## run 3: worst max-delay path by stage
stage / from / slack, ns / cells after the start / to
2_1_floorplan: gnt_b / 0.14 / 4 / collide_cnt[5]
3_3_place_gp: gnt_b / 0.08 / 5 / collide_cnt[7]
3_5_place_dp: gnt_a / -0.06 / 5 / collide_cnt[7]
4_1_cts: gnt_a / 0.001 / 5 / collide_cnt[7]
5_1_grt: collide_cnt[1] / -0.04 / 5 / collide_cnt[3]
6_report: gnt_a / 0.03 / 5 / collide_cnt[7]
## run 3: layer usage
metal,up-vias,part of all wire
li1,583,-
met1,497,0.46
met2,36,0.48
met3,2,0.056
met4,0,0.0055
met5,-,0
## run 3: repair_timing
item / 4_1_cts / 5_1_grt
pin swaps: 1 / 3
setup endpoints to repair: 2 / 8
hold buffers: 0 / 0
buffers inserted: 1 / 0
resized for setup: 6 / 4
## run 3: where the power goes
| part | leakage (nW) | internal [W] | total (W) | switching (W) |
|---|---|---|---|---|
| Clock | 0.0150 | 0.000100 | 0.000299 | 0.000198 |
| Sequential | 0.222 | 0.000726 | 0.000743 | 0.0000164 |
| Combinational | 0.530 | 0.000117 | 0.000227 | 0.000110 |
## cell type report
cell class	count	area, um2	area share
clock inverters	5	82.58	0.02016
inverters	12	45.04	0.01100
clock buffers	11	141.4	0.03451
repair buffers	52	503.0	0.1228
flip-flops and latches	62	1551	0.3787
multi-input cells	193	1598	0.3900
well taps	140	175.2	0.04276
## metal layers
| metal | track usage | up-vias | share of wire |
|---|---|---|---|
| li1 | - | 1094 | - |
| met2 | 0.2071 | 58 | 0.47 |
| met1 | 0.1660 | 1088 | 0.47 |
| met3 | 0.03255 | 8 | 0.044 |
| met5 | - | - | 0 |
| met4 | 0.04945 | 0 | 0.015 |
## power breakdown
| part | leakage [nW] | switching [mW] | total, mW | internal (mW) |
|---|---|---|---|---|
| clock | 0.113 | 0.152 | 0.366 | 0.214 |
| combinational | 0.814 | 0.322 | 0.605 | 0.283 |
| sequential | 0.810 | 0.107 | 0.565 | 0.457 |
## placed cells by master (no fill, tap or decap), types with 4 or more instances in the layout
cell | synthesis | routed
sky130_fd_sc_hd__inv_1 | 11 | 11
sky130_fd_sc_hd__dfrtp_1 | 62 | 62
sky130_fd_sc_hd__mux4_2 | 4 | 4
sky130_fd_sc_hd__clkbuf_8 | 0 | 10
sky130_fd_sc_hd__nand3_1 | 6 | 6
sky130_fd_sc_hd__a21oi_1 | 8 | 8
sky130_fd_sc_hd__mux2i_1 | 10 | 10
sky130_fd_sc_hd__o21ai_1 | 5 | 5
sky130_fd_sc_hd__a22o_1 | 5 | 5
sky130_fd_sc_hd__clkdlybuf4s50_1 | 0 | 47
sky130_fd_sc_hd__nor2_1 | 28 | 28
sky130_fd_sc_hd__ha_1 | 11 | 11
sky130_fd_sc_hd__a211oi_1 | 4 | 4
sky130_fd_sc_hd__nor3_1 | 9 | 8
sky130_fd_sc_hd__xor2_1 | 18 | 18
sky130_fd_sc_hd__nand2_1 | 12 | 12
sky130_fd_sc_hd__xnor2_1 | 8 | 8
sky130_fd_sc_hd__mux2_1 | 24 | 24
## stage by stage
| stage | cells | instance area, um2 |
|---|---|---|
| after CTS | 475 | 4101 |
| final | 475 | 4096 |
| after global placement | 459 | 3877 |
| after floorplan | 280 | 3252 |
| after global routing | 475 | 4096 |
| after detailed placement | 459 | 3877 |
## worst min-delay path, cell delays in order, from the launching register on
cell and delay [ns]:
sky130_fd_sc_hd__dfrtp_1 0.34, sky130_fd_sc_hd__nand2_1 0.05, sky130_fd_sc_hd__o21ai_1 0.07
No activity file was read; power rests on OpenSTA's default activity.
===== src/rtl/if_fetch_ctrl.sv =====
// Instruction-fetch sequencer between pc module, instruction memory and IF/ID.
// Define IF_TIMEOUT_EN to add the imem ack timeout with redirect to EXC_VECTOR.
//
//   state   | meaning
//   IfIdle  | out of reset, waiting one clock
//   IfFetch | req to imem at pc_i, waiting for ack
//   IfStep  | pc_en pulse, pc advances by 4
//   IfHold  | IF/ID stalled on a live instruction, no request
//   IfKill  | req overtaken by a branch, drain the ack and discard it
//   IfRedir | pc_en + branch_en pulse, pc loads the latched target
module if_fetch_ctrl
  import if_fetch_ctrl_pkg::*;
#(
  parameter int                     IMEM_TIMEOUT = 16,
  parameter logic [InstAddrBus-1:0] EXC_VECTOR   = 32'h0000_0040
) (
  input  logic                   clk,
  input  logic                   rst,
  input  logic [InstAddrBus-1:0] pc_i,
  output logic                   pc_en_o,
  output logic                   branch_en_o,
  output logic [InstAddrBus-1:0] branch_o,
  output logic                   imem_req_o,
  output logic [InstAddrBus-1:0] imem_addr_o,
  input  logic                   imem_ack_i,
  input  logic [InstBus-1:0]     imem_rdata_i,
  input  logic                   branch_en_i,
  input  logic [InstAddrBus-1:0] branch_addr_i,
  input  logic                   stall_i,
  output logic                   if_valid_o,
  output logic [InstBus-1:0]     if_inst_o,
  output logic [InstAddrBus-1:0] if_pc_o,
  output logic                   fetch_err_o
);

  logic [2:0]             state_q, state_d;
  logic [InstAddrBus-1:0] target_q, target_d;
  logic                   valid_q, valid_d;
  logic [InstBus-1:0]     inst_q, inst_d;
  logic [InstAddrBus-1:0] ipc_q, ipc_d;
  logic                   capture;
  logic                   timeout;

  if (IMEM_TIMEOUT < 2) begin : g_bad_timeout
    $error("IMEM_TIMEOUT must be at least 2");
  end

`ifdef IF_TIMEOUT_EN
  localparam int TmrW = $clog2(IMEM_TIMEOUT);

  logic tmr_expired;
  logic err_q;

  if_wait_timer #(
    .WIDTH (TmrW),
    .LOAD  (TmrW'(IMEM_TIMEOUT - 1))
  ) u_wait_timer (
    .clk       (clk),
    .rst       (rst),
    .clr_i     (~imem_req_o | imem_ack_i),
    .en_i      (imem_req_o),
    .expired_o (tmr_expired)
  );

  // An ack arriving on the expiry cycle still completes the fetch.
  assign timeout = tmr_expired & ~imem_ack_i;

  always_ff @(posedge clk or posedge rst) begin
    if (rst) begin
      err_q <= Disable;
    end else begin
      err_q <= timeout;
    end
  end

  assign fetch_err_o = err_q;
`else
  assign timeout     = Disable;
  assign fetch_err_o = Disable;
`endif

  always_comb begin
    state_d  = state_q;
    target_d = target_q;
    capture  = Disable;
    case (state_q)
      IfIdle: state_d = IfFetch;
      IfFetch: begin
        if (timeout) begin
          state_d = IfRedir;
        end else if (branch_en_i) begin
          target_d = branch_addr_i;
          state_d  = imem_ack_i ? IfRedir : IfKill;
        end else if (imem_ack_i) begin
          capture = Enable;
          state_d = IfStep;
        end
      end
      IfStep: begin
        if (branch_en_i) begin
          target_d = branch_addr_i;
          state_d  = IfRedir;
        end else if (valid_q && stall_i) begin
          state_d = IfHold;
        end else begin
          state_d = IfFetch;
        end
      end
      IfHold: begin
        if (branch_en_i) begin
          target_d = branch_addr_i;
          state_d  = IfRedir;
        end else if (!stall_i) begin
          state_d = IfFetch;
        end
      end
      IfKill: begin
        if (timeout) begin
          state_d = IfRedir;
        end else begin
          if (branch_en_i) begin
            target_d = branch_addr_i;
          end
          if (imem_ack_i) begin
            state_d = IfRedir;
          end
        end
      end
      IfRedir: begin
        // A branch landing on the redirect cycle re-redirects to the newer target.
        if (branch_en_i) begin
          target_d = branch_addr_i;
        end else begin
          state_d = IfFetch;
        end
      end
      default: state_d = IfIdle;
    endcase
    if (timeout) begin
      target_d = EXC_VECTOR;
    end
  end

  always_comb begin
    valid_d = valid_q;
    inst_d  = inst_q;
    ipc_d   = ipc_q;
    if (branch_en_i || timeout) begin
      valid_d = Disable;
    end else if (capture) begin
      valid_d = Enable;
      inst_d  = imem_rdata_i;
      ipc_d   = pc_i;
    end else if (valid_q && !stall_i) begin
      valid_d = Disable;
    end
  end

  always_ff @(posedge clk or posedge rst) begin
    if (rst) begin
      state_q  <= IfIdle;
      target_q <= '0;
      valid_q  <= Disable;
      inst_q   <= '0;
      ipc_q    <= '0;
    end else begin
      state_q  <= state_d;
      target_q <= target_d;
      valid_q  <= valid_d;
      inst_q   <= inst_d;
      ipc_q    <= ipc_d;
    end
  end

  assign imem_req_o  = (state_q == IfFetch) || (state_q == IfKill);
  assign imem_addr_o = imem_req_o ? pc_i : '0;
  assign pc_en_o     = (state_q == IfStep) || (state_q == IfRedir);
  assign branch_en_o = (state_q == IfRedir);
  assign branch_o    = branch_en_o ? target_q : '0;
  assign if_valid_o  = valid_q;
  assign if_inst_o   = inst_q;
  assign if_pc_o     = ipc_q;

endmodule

- - - -

## ACTIVITY
In the listing above, find the line with "## run 3: layer usage" and the line with "0.000299 | 0.000198 |". Output those two lines and every line between them, exactly as written.

## EXERCISE SOLUTION
## run 3: layer usage
metal,up-vias,part of all wire
li1,583,-
met1,497,0.46
met2,36,0.48
met3,2,0.056
met4,0,0.0055
met5,-,0
## run 3: repair_timing
item / 4_1_cts / 5_1_grt
pin swaps: 1 / 3
setup endpoints to repair: 2 / 8
hold buffers: 0 / 0
buffers inserted: 1 / 0
resized for setup: 6 / 4
## run 3: where the power goes
| part | leakage (nW) | internal [W] | total (W) | switching (W) |
|---|---|---|---|---|
| Clock | 0.0150 | 0.000100 | 0.000299 | 0.000198 |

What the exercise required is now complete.